Supplied information:
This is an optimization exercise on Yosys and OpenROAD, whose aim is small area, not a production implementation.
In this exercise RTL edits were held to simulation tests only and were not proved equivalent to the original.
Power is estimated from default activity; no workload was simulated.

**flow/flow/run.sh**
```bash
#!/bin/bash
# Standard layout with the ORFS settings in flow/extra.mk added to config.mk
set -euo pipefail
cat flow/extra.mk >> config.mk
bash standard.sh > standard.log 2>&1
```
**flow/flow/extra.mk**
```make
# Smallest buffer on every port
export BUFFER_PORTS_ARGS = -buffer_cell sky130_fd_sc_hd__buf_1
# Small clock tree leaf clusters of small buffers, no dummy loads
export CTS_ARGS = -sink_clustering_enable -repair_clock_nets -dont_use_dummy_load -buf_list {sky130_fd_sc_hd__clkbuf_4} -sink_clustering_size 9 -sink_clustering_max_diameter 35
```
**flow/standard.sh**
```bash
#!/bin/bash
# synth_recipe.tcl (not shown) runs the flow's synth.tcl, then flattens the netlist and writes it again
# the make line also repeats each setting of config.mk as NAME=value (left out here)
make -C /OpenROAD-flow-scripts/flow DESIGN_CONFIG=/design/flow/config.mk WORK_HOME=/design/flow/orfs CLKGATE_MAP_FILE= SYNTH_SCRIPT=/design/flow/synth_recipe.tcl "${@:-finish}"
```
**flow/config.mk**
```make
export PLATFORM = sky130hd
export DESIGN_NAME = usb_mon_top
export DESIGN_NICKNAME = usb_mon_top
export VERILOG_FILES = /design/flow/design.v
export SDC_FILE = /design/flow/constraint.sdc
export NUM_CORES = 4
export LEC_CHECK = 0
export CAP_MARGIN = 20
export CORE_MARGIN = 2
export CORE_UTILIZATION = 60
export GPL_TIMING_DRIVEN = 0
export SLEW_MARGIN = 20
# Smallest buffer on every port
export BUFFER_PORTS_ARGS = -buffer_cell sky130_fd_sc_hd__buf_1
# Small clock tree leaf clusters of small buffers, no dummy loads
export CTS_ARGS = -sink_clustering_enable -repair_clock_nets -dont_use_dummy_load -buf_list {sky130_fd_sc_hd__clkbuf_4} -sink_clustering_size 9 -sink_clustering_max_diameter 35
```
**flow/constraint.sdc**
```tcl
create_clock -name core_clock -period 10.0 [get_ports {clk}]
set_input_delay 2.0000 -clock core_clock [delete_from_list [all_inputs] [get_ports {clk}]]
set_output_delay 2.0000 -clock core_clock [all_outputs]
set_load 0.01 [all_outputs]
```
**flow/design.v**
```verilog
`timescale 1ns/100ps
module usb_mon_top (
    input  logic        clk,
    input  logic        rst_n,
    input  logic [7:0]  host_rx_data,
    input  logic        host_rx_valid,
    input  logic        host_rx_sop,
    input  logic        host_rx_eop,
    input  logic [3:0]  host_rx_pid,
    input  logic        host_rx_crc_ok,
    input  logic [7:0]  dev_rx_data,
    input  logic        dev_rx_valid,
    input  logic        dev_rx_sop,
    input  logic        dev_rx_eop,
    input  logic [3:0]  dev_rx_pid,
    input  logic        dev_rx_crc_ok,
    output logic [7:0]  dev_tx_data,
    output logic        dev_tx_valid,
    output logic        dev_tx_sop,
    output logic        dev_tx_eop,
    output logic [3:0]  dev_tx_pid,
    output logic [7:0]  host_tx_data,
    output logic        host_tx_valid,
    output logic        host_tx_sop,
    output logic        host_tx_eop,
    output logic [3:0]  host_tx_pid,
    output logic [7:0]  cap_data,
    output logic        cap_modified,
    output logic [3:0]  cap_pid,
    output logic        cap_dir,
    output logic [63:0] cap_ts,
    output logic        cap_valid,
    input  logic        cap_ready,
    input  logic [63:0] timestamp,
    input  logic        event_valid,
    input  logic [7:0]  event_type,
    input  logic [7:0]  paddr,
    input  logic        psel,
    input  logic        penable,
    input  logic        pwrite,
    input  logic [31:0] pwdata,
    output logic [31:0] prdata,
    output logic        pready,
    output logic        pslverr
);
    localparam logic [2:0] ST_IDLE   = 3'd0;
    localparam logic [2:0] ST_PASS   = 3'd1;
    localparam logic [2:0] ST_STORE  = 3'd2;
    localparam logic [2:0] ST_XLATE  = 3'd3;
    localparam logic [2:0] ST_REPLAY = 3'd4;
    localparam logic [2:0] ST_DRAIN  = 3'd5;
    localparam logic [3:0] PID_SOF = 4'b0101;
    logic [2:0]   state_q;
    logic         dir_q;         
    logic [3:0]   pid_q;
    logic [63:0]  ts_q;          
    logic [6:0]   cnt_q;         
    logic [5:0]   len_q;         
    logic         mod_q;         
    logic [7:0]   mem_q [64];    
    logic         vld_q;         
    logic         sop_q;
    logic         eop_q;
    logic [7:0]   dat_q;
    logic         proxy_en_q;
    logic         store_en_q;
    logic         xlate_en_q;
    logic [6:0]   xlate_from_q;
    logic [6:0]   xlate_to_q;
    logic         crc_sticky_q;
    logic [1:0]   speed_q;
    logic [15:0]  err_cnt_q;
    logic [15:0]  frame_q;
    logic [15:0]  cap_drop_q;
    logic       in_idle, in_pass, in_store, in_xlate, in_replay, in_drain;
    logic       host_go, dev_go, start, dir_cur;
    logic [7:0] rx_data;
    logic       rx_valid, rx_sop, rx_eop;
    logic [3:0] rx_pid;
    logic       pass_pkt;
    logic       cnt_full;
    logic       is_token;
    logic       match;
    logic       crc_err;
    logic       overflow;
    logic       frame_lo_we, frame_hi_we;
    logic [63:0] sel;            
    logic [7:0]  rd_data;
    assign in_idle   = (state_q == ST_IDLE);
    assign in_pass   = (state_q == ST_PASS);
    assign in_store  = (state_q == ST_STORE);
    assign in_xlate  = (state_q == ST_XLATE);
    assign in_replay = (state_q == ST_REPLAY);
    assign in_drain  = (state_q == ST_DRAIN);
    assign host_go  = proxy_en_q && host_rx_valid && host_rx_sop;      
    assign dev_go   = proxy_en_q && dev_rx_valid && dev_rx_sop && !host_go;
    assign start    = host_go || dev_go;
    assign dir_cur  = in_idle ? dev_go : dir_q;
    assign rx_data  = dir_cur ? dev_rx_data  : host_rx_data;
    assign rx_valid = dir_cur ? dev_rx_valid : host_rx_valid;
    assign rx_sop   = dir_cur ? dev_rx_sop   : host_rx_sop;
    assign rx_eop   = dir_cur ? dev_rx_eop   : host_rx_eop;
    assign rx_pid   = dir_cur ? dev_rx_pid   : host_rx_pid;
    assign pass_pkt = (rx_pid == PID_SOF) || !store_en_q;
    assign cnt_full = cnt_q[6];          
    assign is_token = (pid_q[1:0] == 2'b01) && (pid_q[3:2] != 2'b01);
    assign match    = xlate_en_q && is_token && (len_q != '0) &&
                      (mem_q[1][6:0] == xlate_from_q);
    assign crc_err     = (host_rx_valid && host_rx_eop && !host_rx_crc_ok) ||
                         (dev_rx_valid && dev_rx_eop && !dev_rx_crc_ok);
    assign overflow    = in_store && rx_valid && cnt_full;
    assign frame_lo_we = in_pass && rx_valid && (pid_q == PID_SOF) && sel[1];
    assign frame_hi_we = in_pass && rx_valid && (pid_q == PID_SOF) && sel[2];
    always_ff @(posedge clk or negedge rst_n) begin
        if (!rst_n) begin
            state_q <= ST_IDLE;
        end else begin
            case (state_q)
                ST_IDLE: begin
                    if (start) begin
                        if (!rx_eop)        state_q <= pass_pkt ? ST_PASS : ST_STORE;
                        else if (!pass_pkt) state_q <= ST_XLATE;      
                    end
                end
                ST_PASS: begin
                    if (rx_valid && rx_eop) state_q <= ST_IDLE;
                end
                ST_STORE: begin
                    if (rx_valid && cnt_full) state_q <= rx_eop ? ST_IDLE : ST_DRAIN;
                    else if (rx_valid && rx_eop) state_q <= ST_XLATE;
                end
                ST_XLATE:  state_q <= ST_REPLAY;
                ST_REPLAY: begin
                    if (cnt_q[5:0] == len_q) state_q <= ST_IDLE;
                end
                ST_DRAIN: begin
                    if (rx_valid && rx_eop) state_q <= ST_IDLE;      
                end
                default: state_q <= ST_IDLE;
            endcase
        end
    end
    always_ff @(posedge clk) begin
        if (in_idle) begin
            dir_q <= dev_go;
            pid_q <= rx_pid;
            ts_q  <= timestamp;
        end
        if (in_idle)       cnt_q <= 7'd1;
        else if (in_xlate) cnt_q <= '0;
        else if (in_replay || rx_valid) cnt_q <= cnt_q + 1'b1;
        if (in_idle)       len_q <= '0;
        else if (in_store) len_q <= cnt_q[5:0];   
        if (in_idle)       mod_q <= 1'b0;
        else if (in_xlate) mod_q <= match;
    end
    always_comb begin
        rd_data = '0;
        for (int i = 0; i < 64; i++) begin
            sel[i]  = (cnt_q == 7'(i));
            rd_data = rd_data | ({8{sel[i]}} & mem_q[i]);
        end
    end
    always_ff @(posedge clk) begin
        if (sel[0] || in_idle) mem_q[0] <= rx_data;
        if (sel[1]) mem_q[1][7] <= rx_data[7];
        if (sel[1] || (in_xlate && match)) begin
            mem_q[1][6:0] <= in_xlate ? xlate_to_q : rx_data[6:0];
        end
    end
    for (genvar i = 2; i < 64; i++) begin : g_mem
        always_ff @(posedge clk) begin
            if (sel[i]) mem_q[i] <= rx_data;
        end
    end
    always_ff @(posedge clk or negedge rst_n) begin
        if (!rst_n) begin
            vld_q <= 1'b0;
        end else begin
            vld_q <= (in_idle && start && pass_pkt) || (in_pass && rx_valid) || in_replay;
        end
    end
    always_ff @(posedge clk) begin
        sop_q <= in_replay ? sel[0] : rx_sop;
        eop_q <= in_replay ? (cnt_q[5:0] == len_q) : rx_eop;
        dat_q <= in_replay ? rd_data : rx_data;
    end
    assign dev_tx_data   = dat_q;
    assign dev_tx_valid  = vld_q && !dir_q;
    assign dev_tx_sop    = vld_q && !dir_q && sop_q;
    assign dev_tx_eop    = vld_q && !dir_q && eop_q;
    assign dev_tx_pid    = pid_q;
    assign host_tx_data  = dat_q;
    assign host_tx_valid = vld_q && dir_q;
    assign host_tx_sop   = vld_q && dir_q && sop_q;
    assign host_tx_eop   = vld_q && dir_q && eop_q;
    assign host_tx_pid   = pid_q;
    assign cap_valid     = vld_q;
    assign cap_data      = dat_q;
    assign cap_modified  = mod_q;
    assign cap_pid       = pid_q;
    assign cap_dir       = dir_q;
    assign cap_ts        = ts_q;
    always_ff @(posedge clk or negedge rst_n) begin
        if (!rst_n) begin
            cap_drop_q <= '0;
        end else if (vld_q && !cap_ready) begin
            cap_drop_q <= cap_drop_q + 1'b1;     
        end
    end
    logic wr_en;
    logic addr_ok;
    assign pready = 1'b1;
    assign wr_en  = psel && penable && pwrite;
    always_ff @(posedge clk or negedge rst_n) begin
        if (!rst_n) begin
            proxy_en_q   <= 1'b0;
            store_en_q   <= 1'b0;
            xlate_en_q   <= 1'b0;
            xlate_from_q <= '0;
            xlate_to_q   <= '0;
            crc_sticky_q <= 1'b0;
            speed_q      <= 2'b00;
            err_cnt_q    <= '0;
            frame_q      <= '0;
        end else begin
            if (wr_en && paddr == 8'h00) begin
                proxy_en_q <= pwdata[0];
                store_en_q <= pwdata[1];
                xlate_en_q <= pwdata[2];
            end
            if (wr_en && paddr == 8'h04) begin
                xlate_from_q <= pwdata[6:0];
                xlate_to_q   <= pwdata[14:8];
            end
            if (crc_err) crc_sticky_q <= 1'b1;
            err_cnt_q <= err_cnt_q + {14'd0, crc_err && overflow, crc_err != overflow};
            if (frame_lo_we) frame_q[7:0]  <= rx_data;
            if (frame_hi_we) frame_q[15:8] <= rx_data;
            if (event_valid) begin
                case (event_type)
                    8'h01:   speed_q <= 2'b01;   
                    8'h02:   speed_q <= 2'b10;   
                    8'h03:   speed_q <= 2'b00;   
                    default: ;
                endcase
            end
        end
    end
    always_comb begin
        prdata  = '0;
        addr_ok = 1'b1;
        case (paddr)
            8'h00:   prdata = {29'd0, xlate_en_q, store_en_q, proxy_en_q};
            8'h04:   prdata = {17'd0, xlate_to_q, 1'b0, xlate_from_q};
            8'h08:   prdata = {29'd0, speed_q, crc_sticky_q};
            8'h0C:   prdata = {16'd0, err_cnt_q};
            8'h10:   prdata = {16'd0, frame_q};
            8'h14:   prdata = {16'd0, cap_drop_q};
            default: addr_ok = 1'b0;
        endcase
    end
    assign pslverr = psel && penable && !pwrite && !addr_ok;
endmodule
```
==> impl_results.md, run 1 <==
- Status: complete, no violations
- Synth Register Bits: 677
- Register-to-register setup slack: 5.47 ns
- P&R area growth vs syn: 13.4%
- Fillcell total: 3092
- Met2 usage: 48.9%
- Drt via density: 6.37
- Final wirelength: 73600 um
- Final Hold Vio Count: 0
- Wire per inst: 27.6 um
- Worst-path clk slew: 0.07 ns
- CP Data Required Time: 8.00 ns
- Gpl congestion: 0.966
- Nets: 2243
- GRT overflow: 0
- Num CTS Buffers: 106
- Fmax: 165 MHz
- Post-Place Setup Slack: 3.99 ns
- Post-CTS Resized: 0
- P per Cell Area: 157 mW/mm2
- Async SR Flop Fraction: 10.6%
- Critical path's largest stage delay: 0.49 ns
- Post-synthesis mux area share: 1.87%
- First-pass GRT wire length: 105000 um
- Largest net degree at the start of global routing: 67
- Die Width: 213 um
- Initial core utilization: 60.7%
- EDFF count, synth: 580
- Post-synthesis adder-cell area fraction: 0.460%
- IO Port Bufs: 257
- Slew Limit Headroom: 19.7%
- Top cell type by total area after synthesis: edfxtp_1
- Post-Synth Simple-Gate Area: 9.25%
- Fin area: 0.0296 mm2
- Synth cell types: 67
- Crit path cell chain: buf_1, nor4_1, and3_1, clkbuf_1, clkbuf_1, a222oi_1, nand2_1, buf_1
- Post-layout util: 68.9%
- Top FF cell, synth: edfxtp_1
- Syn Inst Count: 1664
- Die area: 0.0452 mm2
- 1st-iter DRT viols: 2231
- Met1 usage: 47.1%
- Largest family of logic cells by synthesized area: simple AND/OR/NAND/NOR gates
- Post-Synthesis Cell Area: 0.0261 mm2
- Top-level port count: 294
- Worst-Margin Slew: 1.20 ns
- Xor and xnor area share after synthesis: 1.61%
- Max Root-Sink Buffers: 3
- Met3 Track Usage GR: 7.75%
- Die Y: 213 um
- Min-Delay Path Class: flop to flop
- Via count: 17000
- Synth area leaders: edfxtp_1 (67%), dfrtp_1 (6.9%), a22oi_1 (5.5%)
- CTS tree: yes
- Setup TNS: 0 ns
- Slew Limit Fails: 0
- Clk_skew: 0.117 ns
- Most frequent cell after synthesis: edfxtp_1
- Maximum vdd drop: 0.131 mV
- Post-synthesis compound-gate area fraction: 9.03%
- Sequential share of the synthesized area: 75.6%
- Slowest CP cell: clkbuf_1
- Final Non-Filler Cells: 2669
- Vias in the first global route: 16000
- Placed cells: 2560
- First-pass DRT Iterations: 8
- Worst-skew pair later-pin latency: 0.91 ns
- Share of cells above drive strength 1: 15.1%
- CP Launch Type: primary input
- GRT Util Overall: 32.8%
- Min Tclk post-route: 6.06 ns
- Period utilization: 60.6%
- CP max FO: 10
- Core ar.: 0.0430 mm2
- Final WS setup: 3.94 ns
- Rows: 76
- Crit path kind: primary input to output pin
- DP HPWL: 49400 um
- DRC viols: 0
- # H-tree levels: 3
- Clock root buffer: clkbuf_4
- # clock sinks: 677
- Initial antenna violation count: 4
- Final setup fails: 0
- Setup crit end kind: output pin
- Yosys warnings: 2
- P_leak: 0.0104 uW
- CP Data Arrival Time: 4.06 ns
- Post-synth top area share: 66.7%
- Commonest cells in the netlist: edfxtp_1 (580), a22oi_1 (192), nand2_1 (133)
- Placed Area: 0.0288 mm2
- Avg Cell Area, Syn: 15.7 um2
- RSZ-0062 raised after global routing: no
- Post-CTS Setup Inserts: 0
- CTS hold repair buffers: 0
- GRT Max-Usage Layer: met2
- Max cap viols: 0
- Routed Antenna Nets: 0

Your assignment:
Copy every line of the data above in which the string "prdata" appears.

Answer space:
    output logic [31:0] prdata,
        prdata  = '0;
            8'h00:   prdata = {29'd0, xlate_en_q, store_en_q, proxy_en_q};
            8'h04:   prdata = {17'd0, xlate_to_q, 1'b0, xlate_from_q};
            8'h08:   prdata = {29'd0, speed_q, crc_sticky_q};
            8'h0C:   prdata = {16'd0, err_cnt_q};
            8'h10:   prdata = {16'd0, frame_q};
            8'h14:   prdata = {16'd0, cap_drop_q};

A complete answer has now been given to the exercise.